* [EXERCISE PROMPT] Repeat the entries. Each one must match exactly.
MATERIAL FOR THIS TASK below:
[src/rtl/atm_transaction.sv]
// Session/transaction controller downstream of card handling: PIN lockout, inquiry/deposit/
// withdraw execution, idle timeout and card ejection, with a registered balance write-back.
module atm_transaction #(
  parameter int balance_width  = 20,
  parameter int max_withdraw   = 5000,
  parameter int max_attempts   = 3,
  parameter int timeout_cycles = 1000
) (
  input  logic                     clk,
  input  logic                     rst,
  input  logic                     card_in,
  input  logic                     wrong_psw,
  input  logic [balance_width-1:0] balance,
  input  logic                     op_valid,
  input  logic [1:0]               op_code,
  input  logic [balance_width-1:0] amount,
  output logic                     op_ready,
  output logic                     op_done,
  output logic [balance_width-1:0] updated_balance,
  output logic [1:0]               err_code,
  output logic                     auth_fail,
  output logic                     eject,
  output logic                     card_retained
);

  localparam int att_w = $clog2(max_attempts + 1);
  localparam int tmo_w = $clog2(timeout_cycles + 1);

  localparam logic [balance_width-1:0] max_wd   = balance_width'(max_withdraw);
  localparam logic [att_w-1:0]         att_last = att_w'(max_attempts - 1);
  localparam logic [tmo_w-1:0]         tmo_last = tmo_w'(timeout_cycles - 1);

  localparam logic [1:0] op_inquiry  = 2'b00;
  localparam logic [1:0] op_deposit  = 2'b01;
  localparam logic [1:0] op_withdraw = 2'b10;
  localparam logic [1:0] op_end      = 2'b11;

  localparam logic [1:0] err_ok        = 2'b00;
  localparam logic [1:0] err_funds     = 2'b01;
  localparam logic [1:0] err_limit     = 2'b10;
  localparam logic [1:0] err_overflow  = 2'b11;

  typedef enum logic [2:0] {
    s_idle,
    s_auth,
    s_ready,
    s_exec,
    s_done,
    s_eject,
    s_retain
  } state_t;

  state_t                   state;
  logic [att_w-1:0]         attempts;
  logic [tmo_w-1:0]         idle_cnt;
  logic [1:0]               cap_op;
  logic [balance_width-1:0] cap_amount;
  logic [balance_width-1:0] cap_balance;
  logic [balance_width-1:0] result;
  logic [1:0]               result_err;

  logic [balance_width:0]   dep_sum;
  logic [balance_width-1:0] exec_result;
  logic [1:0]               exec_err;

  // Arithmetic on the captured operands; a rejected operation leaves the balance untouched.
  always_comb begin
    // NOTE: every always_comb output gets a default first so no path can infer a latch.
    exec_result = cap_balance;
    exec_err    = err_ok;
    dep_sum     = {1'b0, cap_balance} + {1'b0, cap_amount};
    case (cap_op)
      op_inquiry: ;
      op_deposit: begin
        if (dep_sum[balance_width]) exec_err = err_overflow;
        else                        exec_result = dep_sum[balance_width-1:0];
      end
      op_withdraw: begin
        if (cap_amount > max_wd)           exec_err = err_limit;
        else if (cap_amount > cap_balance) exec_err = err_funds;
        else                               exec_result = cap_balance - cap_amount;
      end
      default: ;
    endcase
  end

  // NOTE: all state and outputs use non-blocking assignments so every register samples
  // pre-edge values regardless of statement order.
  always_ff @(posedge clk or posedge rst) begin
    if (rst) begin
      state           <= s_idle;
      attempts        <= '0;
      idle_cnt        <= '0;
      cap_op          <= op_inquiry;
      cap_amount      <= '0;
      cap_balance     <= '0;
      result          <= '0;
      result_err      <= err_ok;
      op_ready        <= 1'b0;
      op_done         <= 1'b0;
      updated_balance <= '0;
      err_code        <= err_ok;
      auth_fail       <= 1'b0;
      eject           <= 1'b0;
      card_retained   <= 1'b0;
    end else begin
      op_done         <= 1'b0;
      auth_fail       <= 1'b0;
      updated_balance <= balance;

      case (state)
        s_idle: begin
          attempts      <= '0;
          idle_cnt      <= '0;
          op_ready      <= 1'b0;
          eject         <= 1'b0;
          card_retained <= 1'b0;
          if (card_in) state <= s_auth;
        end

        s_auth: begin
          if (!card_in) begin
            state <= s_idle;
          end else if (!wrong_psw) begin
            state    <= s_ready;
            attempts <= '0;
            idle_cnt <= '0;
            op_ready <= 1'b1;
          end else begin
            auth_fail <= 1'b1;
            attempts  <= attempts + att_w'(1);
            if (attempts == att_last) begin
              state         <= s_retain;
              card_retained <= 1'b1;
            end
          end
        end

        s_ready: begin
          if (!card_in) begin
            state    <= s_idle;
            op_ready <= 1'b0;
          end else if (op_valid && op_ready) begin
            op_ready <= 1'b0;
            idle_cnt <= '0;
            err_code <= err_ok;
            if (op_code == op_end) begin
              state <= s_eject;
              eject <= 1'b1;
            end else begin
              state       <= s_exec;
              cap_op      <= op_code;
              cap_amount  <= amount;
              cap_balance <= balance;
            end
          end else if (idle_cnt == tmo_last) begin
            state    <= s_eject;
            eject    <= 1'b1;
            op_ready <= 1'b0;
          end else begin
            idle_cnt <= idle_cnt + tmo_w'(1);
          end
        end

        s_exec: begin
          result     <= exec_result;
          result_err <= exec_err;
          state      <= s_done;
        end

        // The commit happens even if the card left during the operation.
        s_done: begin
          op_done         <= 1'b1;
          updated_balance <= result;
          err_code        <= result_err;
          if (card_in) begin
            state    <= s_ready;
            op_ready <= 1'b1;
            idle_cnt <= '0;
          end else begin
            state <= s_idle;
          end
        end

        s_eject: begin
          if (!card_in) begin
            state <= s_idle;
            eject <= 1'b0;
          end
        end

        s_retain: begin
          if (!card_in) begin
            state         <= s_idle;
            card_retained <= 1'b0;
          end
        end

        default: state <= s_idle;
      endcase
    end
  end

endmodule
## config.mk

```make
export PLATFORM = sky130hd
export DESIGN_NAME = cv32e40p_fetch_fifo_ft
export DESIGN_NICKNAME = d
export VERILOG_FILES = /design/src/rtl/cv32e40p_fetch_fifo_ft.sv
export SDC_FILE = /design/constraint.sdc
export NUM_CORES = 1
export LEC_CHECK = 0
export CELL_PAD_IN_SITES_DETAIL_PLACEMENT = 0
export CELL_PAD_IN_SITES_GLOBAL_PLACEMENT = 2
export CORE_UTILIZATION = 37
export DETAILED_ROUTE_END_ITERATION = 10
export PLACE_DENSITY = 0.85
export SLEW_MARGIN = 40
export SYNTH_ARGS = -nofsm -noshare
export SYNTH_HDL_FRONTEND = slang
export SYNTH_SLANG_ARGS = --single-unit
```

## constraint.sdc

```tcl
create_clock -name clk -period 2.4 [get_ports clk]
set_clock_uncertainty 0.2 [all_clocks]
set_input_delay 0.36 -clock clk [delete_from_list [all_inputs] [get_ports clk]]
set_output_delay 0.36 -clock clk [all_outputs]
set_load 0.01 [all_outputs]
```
End of MATERIAL FOR THIS TASK.
* [TASK OUTPUT]
[src/rtl/atm_transaction.sv]
// Session/transaction controller downstream of card handling: PIN lockout, inquiry/deposit/
// withdraw execution, idle timeout and card ejection, with a registered balance write-back.
module atm_transaction #(
  parameter int balance_width  = 20,
  parameter int max_withdraw   = 5000,
  parameter int max_attempts   = 3,
  parameter int timeout_cycles = 1000
) (
  input  logic                     clk,
  input  logic                     rst,
  input  logic                     card_in,
  input  logic                     wrong_psw,
  input  logic [balance_width-1:0] balance,
  input  logic                     op_valid,
  input  logic [1:0]               op_code,
  input  logic [balance_width-1:0] amount,
  output logic                     op_ready,
  output logic                     op_done,
  output logic [balance_width-1:0] updated_balance,
  output logic [1:0]               err_code,
  output logic                     auth_fail,
  output logic                     eject,
  output logic                     card_retained
);

  localparam int att_w = $clog2(max_attempts + 1);
  localparam int tmo_w = $clog2(timeout_cycles + 1);

  localparam logic [balance_width-1:0] max_wd   = balance_width'(max_withdraw);
  localparam logic [att_w-1:0]         att_last = att_w'(max_attempts - 1);
  localparam logic [tmo_w-1:0]         tmo_last = tmo_w'(timeout_cycles - 1);

  localparam logic [1:0] op_inquiry  = 2'b00;
  localparam logic [1:0] op_deposit  = 2'b01;
  localparam logic [1:0] op_withdraw = 2'b10;
  localparam logic [1:0] op_end      = 2'b11;

  localparam logic [1:0] err_ok        = 2'b00;
  localparam logic [1:0] err_funds     = 2'b01;
  localparam logic [1:0] err_limit     = 2'b10;
  localparam logic [1:0] err_overflow  = 2'b11;

  typedef enum logic [2:0] {
    s_idle,
    s_auth,
    s_ready,
    s_exec,
    s_done,
    s_eject,
    s_retain
  } state_t;

  state_t                   state;
  logic [att_w-1:0]         attempts;
  logic [tmo_w-1:0]         idle_cnt;
  logic [1:0]               cap_op;
  logic [balance_width-1:0] cap_amount;
  logic [balance_width-1:0] cap_balance;
  logic [balance_width-1:0] result;
  logic [1:0]               result_err;

  logic [balance_width:0]   dep_sum;
  logic [balance_width-1:0] exec_result;
  logic [1:0]               exec_err;

  // Arithmetic on the captured operands; a rejected operation leaves the balance untouched.
  always_comb begin
    // NOTE: every always_comb output gets a default first so no path can infer a latch.
    exec_result = cap_balance;
    exec_err    = err_ok;
    dep_sum     = {1'b0, cap_balance} + {1'b0, cap_amount};
    case (cap_op)
      op_inquiry: ;
      op_deposit: begin
        if (dep_sum[balance_width]) exec_err = err_overflow;
        else                        exec_result = dep_sum[balance_width-1:0];
      end
      op_withdraw: begin
        if (cap_amount > max_wd)           exec_err = err_limit;
        else if (cap_amount > cap_balance) exec_err = err_funds;
        else                               exec_result = cap_balance - cap_amount;
      end
      default: ;
    endcase
  end

  // NOTE: all state and outputs use non-blocking assignments so every register samples
  // pre-edge values regardless of statement order.
  always_ff @(posedge clk or posedge rst) begin
    if (rst) begin
      state           <= s_idle;
      attempts        <= '0;
      idle_cnt        <= '0;
      cap_op          <= op_inquiry;
      cap_amount      <= '0;
      cap_balance     <= '0;
      result          <= '0;
      result_err      <= err_ok;
      op_ready        <= 1'b0;
      op_done         <= 1'b0;
      updated_balance <= '0;
      err_code        <= err_ok;
      auth_fail       <= 1'b0;
      eject           <= 1'b0;
      card_retained   <= 1'b0;
    end else begin
      op_done         <= 1'b0;
      auth_fail       <= 1'b0;
      updated_balance <= balance;

      case (state)
        s_idle: begin
          attempts      <= '0;
          idle_cnt      <= '0;
          op_ready      <= 1'b0;
          eject         <= 1'b0;
          card_retained <= 1'b0;
          if (card_in) state <= s_auth;
        end

        s_auth: begin
          if (!card_in) begin
            state <= s_idle;
          end else if (!wrong_psw) begin
            state    <= s_ready;
            attempts <= '0;
            idle_cnt <= '0;
            op_ready <= 1'b1;
          end else begin
            auth_fail <= 1'b1;
            attempts  <= attempts + att_w'(1);
            if (attempts == att_last) begin
              state         <= s_retain;
              card_retained <= 1'b1;
            end
          end
        end

        s_ready: begin
          if (!card_in) begin
            state    <= s_idle;
            op_ready <= 1'b0;
          end else if (op_valid && op_ready) begin
            op_ready <= 1'b0;
            idle_cnt <= '0;
            err_code <= err_ok;
            if (op_code == op_end) begin
              state <= s_eject;
              eject <= 1'b1;
            end else begin
              state       <= s_exec;
              cap_op      <= op_code;
              cap_amount  <= amount;
              cap_balance <= balance;
            end
          end else if (idle_cnt == tmo_last) begin
            state    <= s_eject;
            eject    <= 1'b1;
            op_ready <= 1'b0;
          end else begin
            idle_cnt <= idle_cnt + tmo_w'(1);
          end
        end

        s_exec: begin
          result     <= exec_result;
          result_err <= exec_err;
          state      <= s_done;
        end

        // The commit happens even if the card left during the operation.
        s_done: begin
          op_done         <= 1'b1;
          updated_balance <= result;
          err_code        <= result_err;
          if (card_in) begin
            state    <= s_ready;
            op_ready <= 1'b1;
            idle_cnt <= '0;
          end else begin
            state <= s_idle;
          end
        end

        s_eject: begin
          if (!card_in) begin
            state <= s_idle;
            eject <= 1'b0;
          end
        end

        s_retain: begin
          if (!card_in) begin
            state         <= s_idle;
            card_retained <= 1'b0;
          end
        end

        default: state <= s_idle;
      endcase
    end
  end

endmodule
## config.mk

```make
export PLATFORM = sky130hd
export DESIGN_NAME = cv32e40p_fetch_fifo_ft
export DESIGN_NICKNAME = d
export VERILOG_FILES = /design/src/rtl/cv32e40p_fetch_fifo_ft.sv
export SDC_FILE = /design/constraint.sdc
export NUM_CORES = 1
export LEC_CHECK = 0
export CELL_PAD_IN_SITES_DETAIL_PLACEMENT = 0
export CELL_PAD_IN_SITES_GLOBAL_PLACEMENT = 2
export CORE_UTILIZATION = 37
export DETAILED_ROUTE_END_ITERATION = 10
export PLACE_DENSITY = 0.85
export SLEW_MARGIN = 40
export SYNTH_ARGS = -nofsm -noshare
export SYNTH_HDL_FRONTEND = slang
export SYNTH_SLANG_ARGS = --single-unit
```

## constraint.sdc

```tcl
create_clock -name clk -period 2.4 [get_ports clk]
set_clock_uncertainty 0.2 [all_clocks]
set_input_delay 0.36 -clock clk [delete_from_list [all_inputs] [get_ports clk]]
set_output_delay 0.36 -clock clk [all_outputs]
set_load 0.01 [all_outputs]
```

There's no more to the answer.